A Co Galway Astronomer: John Birmingham

Connacht Tribune 1956

by P.M Diskin, M.A, University College, Galway

JOHN BIRMINGHAM, the astronomer, one of the most interesting Co. Galway figures that the last century, lived at Millbrook, near Milltown, where the ruined remains of his residence are still be be seen. He was a member of a family which had been settled in the Milltown locality since at least the sixteenth century, but the Birminghams had entered Co. Galway at a much earlier period.

Richard Birmingham was created Lord Athenry in 1316 and John Birmingham of Athenry who commanded the forces that defeated Edward Bruce at Faughart, Co. Louth, in 1318, won the title in consequence of Earl of Louth and Baron of Ardee. The Birminghams built Dunmore Castle in the area from that time forwards.

Birmingham’s grandfather, Sean Dearg ‘ac Fheorais, as he was locally known, is said to have been a wealthy man and to have owned sugar plantations in the west Indies, but this disappeared. Our John Birmingham, the Sean Mor of the song, “Cearc agus Coileach,” in Mrs. Costello’s “Amhrain Mhuighe Seola” was born in 1816. He was educated on the Continent and a local tradition has it that he spent seven years in Berlin. it is stated on reliable authority that he had a considerable knowledge of languages and that he had travelled in most European countries. He seems to have qualified a civil engineer and he occupied for some time a position as inspector in the Board of Works. He was the owner of a small estate at Millbrook and of another property at Logboy, near Ballyhaunis, and was a magistrate in both districts.

Although Birmingham had a considerable interest in geology, contributing papers on the subject to the Journal of the Geological Society of Dublin, and engaging in prospecting and mining activities on his property at Logboy, it was his discoveries in astronomy that brought him some fame and earned him a place in the “Dictionary of National Biography.” He was the first to notice the appearance on the 12th May, 1866, of a remarkable variable star in Corona Borealis, and, in 1872, he undertook the revision of Prof. Schjellerup’s (Copenhagen) “Catalogues of Red Stars,” adding, among others, many discovered by himself. It was published in the “Transactions of the Royal Irish Academy” for 18979 and for it he was awarded the Cunningham Medal in 1884. On 22nd May, 1881, he discovered a strikingly variable star in Cygnus which became known by his name. He made contributions to the German “Astronomische Nachricten” and was in correspondence with several foreign astronomers, notably the world-famous director of the Vatican Observatory, Fr Secchi.

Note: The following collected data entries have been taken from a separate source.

===== config.mk =====
export PLATFORM = sky130hd
export DESIGN_NAME = seq_divider_flat
export DESIGN_NICKNAME = d
export VERILOG_FILES = /design/src/rtl/seq_divider_if.sv /design/src/rtl/seq_divider.sv /design/src/flat_wrapper.sv
export SDC_FILE = /design/constraint.sdc
export NUM_CORES = 1
export LEC_CHECK = 0
export BUFFER_PORTS_ARGS = -buffer_cell sky130_fd_sc_hd__buf_4
export CORE_MARGIN = 1
export CORE_UTILIZATION = 45
export DETAILED_ROUTE_END_ITERATION = 10
export GPL_ROUTABILITY_DRIVEN = 0
export HOLD_SLACK_MARGIN = 0.06
export MAX_ROUTING_LAYER = met4
export PLACE_DENSITY_LB_ADDON = 0.05
export SLEW_MARGIN = 20
export SYNTH_ARGS = -nofsm -noshare
export SYNTH_HDL_FRONTEND = slang
export SYNTH_SLANG_ARGS = --single-unit

===== constraint.sdc =====
create_clock -name clk -period 4.47 [get_ports clk]
set_input_delay 0.2235 -clock clk [delete_from_list [all_inputs] [get_ports clk]]
set_output_delay 0.2235 -clock clk [all_outputs]
set_load 0.05 [all_outputs]
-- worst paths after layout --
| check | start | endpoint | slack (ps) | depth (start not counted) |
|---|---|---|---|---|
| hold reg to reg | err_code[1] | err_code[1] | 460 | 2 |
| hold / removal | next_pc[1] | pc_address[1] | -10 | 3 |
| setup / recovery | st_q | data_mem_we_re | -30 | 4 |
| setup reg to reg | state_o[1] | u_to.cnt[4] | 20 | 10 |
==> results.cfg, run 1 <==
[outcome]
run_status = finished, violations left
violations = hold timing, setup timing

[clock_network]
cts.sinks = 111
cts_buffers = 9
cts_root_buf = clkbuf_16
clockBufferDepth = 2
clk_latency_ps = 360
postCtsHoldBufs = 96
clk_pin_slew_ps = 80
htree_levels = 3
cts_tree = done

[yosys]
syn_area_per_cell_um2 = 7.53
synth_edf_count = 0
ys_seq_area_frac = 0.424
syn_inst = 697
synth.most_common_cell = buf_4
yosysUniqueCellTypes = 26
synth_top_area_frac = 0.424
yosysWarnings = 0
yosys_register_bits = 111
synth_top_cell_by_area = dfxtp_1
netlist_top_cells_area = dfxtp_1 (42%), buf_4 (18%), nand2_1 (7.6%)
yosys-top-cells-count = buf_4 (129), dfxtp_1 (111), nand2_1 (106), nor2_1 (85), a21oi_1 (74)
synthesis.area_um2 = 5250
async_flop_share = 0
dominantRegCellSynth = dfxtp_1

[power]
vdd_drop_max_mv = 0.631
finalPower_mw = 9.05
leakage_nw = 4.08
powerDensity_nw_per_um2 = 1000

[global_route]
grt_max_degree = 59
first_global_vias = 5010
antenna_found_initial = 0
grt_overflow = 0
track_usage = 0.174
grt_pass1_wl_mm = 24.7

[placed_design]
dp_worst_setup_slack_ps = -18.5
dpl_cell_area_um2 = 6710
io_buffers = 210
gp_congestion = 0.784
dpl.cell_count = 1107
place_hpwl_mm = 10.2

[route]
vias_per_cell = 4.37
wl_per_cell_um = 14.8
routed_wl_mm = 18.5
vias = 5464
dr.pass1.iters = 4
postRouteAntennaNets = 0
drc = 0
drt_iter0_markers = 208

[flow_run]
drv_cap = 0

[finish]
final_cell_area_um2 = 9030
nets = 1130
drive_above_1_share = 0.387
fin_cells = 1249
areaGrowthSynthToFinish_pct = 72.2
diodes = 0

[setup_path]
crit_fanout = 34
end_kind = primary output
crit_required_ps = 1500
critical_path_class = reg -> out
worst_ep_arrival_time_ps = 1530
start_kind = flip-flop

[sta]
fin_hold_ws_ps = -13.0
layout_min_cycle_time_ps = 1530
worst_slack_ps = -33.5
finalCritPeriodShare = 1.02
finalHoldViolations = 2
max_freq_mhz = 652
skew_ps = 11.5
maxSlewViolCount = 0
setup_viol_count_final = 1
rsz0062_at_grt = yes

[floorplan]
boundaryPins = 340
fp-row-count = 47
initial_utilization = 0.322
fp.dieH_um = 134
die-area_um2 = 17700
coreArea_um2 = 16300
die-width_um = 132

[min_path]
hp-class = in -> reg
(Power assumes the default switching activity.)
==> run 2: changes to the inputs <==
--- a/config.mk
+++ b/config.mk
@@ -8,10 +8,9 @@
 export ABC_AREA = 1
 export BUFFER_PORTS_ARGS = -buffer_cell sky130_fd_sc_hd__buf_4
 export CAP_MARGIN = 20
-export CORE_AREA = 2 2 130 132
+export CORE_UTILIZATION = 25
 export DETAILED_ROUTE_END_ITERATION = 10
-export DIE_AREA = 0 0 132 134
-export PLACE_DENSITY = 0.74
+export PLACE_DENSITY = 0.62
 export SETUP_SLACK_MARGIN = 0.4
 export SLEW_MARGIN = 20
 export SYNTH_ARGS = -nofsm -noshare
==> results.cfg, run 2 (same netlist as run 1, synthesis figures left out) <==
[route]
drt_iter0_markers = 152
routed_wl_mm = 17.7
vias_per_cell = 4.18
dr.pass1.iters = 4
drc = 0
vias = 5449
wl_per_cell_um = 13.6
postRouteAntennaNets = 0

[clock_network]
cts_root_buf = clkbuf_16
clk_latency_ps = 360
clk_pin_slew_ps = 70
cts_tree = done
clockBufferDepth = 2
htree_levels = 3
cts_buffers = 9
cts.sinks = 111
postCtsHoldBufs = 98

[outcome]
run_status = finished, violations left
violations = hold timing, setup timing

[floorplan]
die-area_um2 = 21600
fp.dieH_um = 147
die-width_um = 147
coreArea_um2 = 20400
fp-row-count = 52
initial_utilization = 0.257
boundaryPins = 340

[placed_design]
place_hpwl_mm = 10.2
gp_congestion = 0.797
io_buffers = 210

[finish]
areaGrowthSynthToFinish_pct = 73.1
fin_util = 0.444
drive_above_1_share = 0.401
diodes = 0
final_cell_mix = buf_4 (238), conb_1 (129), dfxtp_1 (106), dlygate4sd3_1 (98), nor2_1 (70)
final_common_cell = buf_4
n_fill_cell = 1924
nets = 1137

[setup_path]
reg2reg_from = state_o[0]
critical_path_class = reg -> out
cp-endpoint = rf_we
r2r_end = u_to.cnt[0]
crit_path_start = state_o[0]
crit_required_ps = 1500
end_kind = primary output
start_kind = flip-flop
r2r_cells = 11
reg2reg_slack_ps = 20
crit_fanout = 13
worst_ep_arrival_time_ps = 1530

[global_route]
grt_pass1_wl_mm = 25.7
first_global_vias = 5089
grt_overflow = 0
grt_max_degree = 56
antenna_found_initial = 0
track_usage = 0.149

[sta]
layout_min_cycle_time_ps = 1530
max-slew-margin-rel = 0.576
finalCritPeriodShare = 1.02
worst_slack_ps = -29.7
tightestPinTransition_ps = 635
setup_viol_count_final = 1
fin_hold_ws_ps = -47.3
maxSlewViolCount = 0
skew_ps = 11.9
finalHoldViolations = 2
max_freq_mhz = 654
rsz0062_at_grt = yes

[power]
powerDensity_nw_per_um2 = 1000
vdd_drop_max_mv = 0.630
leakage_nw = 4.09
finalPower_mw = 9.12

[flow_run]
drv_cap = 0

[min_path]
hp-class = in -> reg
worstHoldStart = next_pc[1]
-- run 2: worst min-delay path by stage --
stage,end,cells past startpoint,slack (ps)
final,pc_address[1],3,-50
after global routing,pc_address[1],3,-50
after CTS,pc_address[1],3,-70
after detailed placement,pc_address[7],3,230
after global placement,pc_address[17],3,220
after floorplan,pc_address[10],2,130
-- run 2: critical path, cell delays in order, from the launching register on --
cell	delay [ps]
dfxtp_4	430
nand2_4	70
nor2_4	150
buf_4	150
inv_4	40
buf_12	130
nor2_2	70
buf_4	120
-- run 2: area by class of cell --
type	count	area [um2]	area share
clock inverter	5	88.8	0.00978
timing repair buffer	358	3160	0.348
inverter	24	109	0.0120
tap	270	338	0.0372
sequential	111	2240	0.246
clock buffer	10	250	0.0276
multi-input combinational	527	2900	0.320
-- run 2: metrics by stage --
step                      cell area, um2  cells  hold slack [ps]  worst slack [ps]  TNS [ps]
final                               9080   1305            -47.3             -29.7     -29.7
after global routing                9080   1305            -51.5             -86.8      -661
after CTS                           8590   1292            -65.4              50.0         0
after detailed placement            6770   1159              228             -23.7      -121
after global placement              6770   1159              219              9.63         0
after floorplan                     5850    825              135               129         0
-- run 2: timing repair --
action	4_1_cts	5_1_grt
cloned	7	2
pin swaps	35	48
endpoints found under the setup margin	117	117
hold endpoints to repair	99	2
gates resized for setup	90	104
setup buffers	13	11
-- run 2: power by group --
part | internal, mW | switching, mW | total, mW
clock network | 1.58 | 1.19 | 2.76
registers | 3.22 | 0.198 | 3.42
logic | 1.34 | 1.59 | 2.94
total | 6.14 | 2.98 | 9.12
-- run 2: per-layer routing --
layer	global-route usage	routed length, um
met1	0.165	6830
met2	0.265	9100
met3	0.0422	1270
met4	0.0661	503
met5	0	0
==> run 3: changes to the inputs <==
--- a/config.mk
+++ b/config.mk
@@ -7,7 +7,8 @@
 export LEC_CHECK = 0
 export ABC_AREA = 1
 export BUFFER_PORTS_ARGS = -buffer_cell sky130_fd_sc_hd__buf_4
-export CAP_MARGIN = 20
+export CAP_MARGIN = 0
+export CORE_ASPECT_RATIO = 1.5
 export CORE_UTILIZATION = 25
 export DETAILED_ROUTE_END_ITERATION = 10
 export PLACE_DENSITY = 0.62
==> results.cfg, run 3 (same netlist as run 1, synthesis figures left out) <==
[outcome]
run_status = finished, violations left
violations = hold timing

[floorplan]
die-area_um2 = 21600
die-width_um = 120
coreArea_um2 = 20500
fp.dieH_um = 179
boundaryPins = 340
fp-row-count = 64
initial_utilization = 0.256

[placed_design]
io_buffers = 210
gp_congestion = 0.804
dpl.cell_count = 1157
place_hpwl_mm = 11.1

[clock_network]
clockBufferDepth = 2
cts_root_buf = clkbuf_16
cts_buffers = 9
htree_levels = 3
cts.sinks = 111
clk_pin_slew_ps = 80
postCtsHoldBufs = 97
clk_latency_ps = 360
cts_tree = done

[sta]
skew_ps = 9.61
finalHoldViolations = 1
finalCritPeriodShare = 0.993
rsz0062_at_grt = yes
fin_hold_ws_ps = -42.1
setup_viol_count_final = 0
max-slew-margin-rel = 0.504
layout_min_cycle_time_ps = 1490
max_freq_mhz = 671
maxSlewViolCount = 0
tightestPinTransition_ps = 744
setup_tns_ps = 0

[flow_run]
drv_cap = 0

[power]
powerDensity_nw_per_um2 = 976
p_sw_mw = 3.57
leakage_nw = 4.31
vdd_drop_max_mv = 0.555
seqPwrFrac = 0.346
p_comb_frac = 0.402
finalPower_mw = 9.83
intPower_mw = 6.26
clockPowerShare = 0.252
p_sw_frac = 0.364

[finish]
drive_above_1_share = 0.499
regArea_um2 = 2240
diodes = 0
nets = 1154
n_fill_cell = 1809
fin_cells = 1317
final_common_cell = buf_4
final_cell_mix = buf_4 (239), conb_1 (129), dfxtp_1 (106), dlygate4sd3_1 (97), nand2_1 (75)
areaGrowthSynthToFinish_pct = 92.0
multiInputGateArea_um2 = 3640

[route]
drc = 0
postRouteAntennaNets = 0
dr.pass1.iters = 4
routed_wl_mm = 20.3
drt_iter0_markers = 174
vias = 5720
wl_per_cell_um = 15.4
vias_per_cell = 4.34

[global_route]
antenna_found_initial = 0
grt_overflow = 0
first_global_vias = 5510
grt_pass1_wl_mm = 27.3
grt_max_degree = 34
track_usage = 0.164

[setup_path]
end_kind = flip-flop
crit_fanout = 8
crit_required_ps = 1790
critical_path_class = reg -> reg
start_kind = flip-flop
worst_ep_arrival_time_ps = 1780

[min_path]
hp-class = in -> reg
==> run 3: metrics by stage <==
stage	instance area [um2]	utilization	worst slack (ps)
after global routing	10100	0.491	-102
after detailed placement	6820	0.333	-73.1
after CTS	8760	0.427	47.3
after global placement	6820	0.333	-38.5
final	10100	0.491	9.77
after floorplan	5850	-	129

in 1863, he published a long poem entitled “Anglicania: or England’s Mission to the Celt,” which was inspired by the proselytising activities of certain organisations in the West of Ireland at the time, but its scope is extended to include, as he says in the preface, “the performance of England’s mission to uproot Catholicity among the Irish, and the characteristics of Anglican doctrine.” It is a couplets and in a style largely modelled on that of Dryden. The large section of the poem in which he ever will probably be found less interesting than his views on Irish history and politics and on England at the time. It is a work now very difficult to procure but I succeeded in picking up a rather battered copy in a second hand bookshop some years ago.

Birmingham was by all accounts a man of great physical strength and many stories are told of his athletic prowess. His poem shows that he was a man of strong and sincere religious faith. It is asserted definitely that he died a most pious death – “he struck the books with his fist and said that all was vanity.” He died at Millbrook from an attack of jaundice on the 7th of September, 1884.

I am grateful to my friend, Mr. M.J. Molloy of Milltown, who kindly placed at my disposal part of the rich fund of local tradition that he has collected and which has been of considerable assistance to me in preparing this article.



This article appeared in the Connacht Tribune on the 17th March 1956.